NIAGARA DISCOVERIES: Jacob Houstater, an original owner of Bond Lake property

COURTESY NIAGARA HISTORY CENTERHoustater house at Bond Lake Park, built by Jacob Houstater in the 1840s, was demolished last week.

Most histories that are written about Bond Lake Park in Lewiston begin with the development of the quarries that operated there in the early 20th century to harvest the limestone that was used in the steel making process in the steel plants in Lackawanna. Prior to the quarries, this area was privately owned by many different people and several homes lined both sides of Lower Mountain Road (some 19th century sources called this the “Middle Ridge Road”). Despite being right on the Niagara Escarpment with limestone and other rock not too far below the surface, most of these property owners made their living as farmers. Sometimes referred to as “Collins’ Hollow,” after one resident, Lewis Collins, the subject of this week’s installment of Niagara Discoveries is the family whose residence was the last remaining house at Bond Lake until it was recently torn down.

Jacob Houstater was born in Pennsylvania in 1802. He came to Niagara County in the 1820s and married Belinda Gould sometime between 1823 and 1825. She was the daughter of John Gould, the early settler of both Lewiston and Cambria who kept the “Red Tavern” on Lower Mountain Road at Cambria Center. Belinda was born in 1809, making her a teenager when she married Jacob. The couple had nine children between 1826 and 1847, six girls and three boys. In 1830, they were living in Cambria and in 1835 Houstater purchased the property on Lower Mountain Road in Lewiston where Bond Lake Park is today.

It’s not certain when Houstater built the brick house but it was probably in the in the 1840s, as it was of the style being built at that time. Houstater owned about 175 acres of land in lots 45 and 50 between Lower Mountain Road and Ridge Road and he listed his occupation as “farmer” on the federal and state censuses. Two of the Houstaters’ children died before adulthood and at least three daughters did not marry. Several of the children were musically gifted and became music teachers.

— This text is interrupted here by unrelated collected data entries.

===== src/rtl/seq_mul_unit.sv =====
// Multi-cycle shift-add multiplier (MUL, MLA, UMULL, SMULL) with register-bank writeback.
// One multiplier bit per cycle; long results write back low word then high word.
module seq_mul_unit #(
   parameter int unsigned WIDTH = 32,
   parameter int unsigned CNT_W = 6
) (
   input  logic             clk,
   input  logic             rst,
   input  logic             start,
   input  logic [1:0]       op,
   input  logic [WIDTH-1:0] a,
   input  logic [WIDTH-1:0] b,
   input  logic [WIDTH-1:0] acc,
   input  logic [3:0]       wa_lo,
   input  logic [3:0]       wa_hi,
   output logic             busy,
   output logic             done,
   output logic             wb_we,
   output logic [3:0]       wb_wa,
   output logic [WIDTH-1:0] wb_wd
);

   localparam int unsigned PW = 2 * WIDTH;

   localparam logic [1:0] S_IDLE  = 2'd0;
   localparam logic [1:0] S_CALC  = 2'd1;
   localparam logic [1:0] S_WB_LO = 2'd2;
   localparam logic [1:0] S_WB_HI = 2'd3;

   localparam logic [1:0] OP_MUL   = 2'b00;
   localparam logic [1:0] OP_MLA   = 2'b01;
   localparam logic [1:0] OP_UMULL = 2'b10;
   localparam logic [1:0] OP_SMULL = 2'b11;

   localparam logic [3:0] REG_PC = 4'hF;

   logic [1:0]       state_q,  state_nxt;
   logic [CNT_W-1:0] cnt_q,    cnt_nxt;
   logic [1:0]       op_q,     op_nxt;
   logic             neg_q,    neg_nxt;
   logic [WIDTH-1:0] acc_q,    acc_nxt;
   logic [3:0]       wlo_q,    wlo_nxt;
   logic [3:0]       whi_q,    whi_nxt;
   logic [PW-1:0]    mcand_q,  mcand_nxt;
   logic [WIDTH-1:0] mplr_q,   mplr_nxt;
   logic [PW-1:0]    prod_q,   prod_nxt;

   logic             busy_nxt, done_nxt, wb_we_nxt;
   logic [3:0]       wb_wa_nxt;
   logic [WIDTH-1:0] wb_wd_nxt;

   logic [PW-1:0]    sum_c;
   logic [WIDTH-1:0] a_sel_c, b_sel_c;
   logic             long_c;

   // Next-state, datapath and next-output logic
   always_comb begin
      state_nxt = state_q;
      cnt_nxt   = cnt_q;
      op_nxt    = op_q;
      neg_nxt   = neg_q;
      acc_nxt   = acc_q;
      wlo_nxt   = wlo_q;
      whi_nxt   = whi_q;
      mcand_nxt = mcand_q;
      mplr_nxt  = mplr_q;
      prod_nxt  = prod_q;
      sum_c     = prod_q;
      a_sel_c   = a;
      b_sel_c   = b;
      long_c    = 1'b0;
      busy_nxt  = 1'b0;
      done_nxt  = 1'b0;
      wb_we_nxt = 1'b0;
      wb_wa_nxt = 4'h0;
      wb_wd_nxt = '0;

      case (state_q)
         S_IDLE: begin
            if (start) begin
               // Signed multiply runs on magnitudes; sign is re-applied at the end
               if (op == OP_SMULL) begin
                  a_sel_c = a[WIDTH-1] ? (~a + WIDTH'(1)) : a;
                  b_sel_c = b[WIDTH-1] ? (~b + WIDTH'(1)) : b;
                  neg_nxt = a[WIDTH-1] ^ b[WIDTH-1];
               end else begin
                  neg_nxt = 1'b0;
               end
               op_nxt    = op;
               acc_nxt   = acc;
               wlo_nxt   = wa_lo;
               whi_nxt   = wa_hi;
               mcand_nxt = PW'(a_sel_c);
               mplr_nxt  = b_sel_c;
               prod_nxt  = '0;
               cnt_nxt   = '0;
               state_nxt = S_CALC;
            end
         end
         S_CALC: begin
            sum_c     = mplr_q[0] ? (prod_q + mcand_q) : prod_q;
            prod_nxt  = sum_c;
            mcand_nxt = mcand_q << 1;
            mplr_nxt  = mplr_q >> 1;
            cnt_nxt   = cnt_q + CNT_W'(1);
            if (cnt_q == CNT_W'(WIDTH - 1)) begin
               state_nxt = S_WB_LO;
               if (op_q == OP_SMULL && neg_q) begin
                  prod_nxt = ~sum_c + PW'(1);
               end
               if (op_q == OP_MLA) begin
                  prod_nxt[WIDTH-1:0] = sum_c[WIDTH-1:0] + acc_q;
               end
            end
         end
         S_WB_LO: begin
            state_nxt = (op_q == OP_UMULL || op_q == OP_SMULL) ? S_WB_HI : S_IDLE;
         end
         S_WB_HI: begin
            state_nxt = S_IDLE;
         end
         default: begin
            state_nxt = S_IDLE;
         end
      endcase

      // Outputs are registered, so they follow the state being entered
      long_c   = (op_nxt == OP_UMULL) || (op_nxt == OP_SMULL);
      busy_nxt = (state_nxt != S_IDLE);
      case (state_nxt)
         S_WB_LO: begin
            wb_we_nxt = (wlo_nxt != REG_PC);
            wb_wa_nxt = wlo_nxt;
            wb_wd_nxt = prod_nxt[WIDTH-1:0];
            done_nxt  = !long_c;
         end
         S_WB_HI: begin
            wb_we_nxt = (whi_nxt != REG_PC);
            wb_wa_nxt = whi_nxt;
            wb_wd_nxt = prod_nxt[PW-1:WIDTH];
            done_nxt  = 1'b1;
         end
         default: begin
            wb_we_nxt = 1'b0;
         end
      endcase
   end

   // State and output registers, synchronous active-low reset
   always_ff @(posedge clk) begin
      if (!rst) begin
         state_q <= S_IDLE;
         cnt_q   <= '0;
         op_q    <= 2'b00;
         neg_q   <= 1'b0;
         acc_q   <= '0;
         wlo_q   <= 4'h0;
         whi_q   <= 4'h0;
         mcand_q <= '0;
         mplr_q  <= '0;
         prod_q  <= '0;
         busy    <= 1'b0;
         done    <= 1'b0;
         wb_we   <= 1'b0;
         wb_wa   <= 4'h0;
         wb_wd   <= '0;
      end else begin
         state_q <= state_nxt;
         cnt_q   <= cnt_nxt;
         op_q    <= op_nxt;
         neg_q   <= neg_nxt;
         acc_q   <= acc_nxt;
         wlo_q   <= wlo_nxt;
         whi_q   <= whi_nxt;
         mcand_q <= mcand_nxt;
         mplr_q  <= mplr_nxt;
         prod_q  <= prod_nxt;
         busy    <= busy_nxt;
         done    <= done_nxt;
         wb_we   <= wb_we_nxt;
         wb_wa   <= wb_wa_nxt;
         wb_wd   <= wb_wd_nxt;
      end
   end

endmodule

In September 1861, son Henry enlisted at Lockport as a private in Battery M, 1st Regiment, Light Artillery under Capt. George Cothran, for a duration of three years. He was soon promoted to corporal and then sergeant. Henry Houstater saw action at Antietam, Winchester and in the Shenandoah Valley. Like his siblings, he had musical ability and wrote a song called the “Soldier’s Farewell,” and a poem called “A Dream,” about the horrors he saw on the battlefields of the Civil War.

Ironically, after writing these pieces, Henry Houstater died of typhoid fever in Sandy Hook, Maryland, on Oct. 29, 1862. He was brought home for burial in Mount View Cemetery in Pekin. His father passed away just two years later.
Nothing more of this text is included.